Set MODEL to the name of any model you have enabled in the console. Because the evaluation tool drives simulated user conversations, choose a model with high intelligence and a large parameter count for the most accurate results.
The following models are currently available through the CloudBase Resource-Point Plan:
| Model ID | Provider |
|---|---|
hy3-preview | Tencent Hunyuan |
deepseek-v4-flash-202605 | DeepSeek (official) |
deepseek-v4-pro-202606 | DeepSeek (official) |
deepseek-v4-flash | DeepSeek |
deepseek-v4-pro | DeepSeek |
deepseek-v3.2 | DeepSeek |
glm-5.1 | Zhipu AI |
glm-5v-turbo | Zhipu AI |
glm-5-turbo | Zhipu AI |
glm-5 | Zhipu AI |
kimi-k2.6 | Moonshot |
kimi-k2.5 | Moonshot |
minimax-m3 | MiniMax |
minimax-m2.7 | MiniMax |
minimax-m2.5 | MiniMax |
qwen3.5-flash | Alibaba |
qwen3.5-plus | Alibaba |
Each model must be enabled in the console before use, and a Resource-Point Plan must be activated.
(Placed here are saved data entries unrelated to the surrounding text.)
===== src/rtl/cpu_pkg.sv =====
// Shared CPU constants for the writeback/register-file slice.
// Register 0 is architecturally hardwired to zero.
package cpu_pkg;
  localparam int DATA_W   = 32;
  localparam int ADDR_W   = 5;
  localparam int NUM_REGS = 2 ** ADDR_W;
  localparam logic [ADDR_W-1:0] REG_ZERO = 5'd0;
endpackage


===== src/rtl/wb_regfile_if.sv =====
// MEM/WB writeback bus plus the ID-stage read ports of the register file.
// master = pipeline side, slave = register file.
interface wb_regfile_if
  import cpu_pkg::*;
#(
  parameter int DW = cpu_pkg::DATA_W,
  parameter int AW = cpu_pkg::ADDR_W
);
  logic          WB_reg_write;
  logic          WB_mem_to_reg;
  logic [DW-1:0] WB_mem_data;
  logic [DW-1:0] WB_alu_result;
  logic [AW-1:0] WB_mux_out;
  logic [AW-1:0] ID_rs_addr;
  logic [AW-1:0] ID_rt_addr;
  logic [DW-1:0] ID_rs_data;
  logic [DW-1:0] ID_rt_data;
  logic [DW-1:0] WB_write_data;
  logic [31:0]   wb_count;

  modport master (
    output WB_reg_write, WB_mem_to_reg, WB_mem_data, WB_alu_result, WB_mux_out,
    output ID_rs_addr, ID_rt_addr,
    input  ID_rs_data, ID_rt_data, WB_write_data, wb_count
  );

  modport slave (
    input  WB_reg_write, WB_mem_to_reg, WB_mem_data, WB_alu_result, WB_mux_out,
    input  ID_rs_addr, ID_rt_addr,
    output ID_rs_data, ID_rt_data, WB_write_data, wb_count
  );
endinterface
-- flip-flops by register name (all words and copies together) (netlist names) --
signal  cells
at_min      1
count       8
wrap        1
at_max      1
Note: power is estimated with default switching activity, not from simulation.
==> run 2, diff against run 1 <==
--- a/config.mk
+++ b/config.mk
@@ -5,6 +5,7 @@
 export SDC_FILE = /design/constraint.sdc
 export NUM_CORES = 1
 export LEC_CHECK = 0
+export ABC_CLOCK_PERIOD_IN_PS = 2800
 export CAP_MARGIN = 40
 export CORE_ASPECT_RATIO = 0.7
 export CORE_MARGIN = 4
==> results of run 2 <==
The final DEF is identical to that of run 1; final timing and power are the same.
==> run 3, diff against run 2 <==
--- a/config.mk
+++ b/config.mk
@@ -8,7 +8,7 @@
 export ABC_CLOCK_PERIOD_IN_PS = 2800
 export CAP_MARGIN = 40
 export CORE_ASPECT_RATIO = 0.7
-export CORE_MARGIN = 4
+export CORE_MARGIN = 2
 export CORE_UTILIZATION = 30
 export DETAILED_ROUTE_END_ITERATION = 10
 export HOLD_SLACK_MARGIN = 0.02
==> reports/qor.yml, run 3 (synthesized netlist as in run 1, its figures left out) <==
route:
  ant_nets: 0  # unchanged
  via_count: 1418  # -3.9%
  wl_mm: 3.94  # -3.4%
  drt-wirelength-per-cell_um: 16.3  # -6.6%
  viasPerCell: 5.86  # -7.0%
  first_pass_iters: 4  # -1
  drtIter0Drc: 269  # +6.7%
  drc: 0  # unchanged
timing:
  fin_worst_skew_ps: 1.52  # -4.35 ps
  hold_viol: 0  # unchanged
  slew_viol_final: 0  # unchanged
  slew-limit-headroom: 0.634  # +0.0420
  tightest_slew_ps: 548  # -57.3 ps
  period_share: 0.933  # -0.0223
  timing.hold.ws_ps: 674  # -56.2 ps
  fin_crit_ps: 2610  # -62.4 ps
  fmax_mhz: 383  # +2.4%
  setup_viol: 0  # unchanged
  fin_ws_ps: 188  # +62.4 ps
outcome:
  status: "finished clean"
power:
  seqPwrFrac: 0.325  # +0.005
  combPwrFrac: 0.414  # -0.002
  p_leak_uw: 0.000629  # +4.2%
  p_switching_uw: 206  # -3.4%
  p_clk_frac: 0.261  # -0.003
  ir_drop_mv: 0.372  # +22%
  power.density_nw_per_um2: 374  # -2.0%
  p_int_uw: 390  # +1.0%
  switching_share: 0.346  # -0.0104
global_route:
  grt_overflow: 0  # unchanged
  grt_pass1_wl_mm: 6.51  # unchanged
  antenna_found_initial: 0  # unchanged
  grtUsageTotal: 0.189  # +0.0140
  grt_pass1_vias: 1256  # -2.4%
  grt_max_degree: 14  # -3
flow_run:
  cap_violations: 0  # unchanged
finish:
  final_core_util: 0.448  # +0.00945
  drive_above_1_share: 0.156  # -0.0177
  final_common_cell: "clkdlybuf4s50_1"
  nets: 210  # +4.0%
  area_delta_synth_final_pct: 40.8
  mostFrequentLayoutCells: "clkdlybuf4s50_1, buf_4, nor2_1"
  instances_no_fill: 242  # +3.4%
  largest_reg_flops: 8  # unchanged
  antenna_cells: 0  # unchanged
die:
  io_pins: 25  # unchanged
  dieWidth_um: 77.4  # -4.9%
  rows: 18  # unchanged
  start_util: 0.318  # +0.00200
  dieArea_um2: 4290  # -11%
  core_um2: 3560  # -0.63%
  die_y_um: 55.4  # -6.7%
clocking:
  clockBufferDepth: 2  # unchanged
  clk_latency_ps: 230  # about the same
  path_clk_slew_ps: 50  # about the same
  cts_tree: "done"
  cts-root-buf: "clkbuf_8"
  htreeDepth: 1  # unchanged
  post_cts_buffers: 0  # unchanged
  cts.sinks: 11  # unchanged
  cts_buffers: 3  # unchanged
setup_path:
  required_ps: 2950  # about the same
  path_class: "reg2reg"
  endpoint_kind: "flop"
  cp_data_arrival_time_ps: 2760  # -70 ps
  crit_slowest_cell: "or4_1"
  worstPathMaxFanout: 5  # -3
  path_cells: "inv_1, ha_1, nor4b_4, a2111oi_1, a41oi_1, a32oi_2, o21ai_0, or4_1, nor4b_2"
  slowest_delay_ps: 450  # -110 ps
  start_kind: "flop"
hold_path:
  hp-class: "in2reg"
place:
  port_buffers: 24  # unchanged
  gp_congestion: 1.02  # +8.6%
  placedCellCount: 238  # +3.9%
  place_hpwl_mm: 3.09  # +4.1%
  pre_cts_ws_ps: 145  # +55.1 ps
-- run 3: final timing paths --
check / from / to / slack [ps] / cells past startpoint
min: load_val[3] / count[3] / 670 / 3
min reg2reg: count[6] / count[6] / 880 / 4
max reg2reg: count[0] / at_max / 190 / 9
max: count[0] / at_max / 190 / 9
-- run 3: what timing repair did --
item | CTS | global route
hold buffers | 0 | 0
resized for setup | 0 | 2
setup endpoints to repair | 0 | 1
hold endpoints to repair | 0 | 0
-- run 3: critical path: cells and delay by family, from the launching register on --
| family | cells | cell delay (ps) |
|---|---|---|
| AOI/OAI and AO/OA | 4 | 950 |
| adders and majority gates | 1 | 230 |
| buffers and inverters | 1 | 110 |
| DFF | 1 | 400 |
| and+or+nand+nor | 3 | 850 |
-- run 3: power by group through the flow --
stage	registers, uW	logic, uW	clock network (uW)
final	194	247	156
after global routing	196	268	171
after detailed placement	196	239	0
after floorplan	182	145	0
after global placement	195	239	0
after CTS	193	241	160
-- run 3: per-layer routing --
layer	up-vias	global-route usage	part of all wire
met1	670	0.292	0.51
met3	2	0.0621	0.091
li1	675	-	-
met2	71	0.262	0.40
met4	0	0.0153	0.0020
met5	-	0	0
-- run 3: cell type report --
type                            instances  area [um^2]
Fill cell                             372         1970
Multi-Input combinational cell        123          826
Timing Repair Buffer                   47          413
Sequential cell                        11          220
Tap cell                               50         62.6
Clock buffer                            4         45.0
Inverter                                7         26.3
The cloudbase segment in the URL is CloudBase's unified provider, compatible with all models supported via the Resource-Point Plan (DeepSeek, Hunyuan, Kimi, GLM, etc.).
Run the Evaluation
Choose either mode to start the evaluation:
Web UI mode (recommended, visual interface):
pnpm dev:web
CLI mode:
pnpm dev
Evaluation Report
After the evaluation completes, the tool generates an eval_report.html report covering the following dimensions:
| Dimension | Description |
|---|---|
| Intent Understanding | Accuracy of the Skill's interpretation of user instructions |
| Trajectory Generation | Reasonableness and completeness of the operation path |
| Final Answer Quality | Correctness and quality of the output |
| Interface Coverage | Test coverage of atomic interfaces and components |
It is recommended to run at least 30 test cases per Skill to ensure adequate coverage.
wxa-skill-eval is intended for development-stage self-testing only. Evaluation results do not constitute a basis for WeChat Mini Program review. Official submission evaluation standards will be announced by WeChat separately.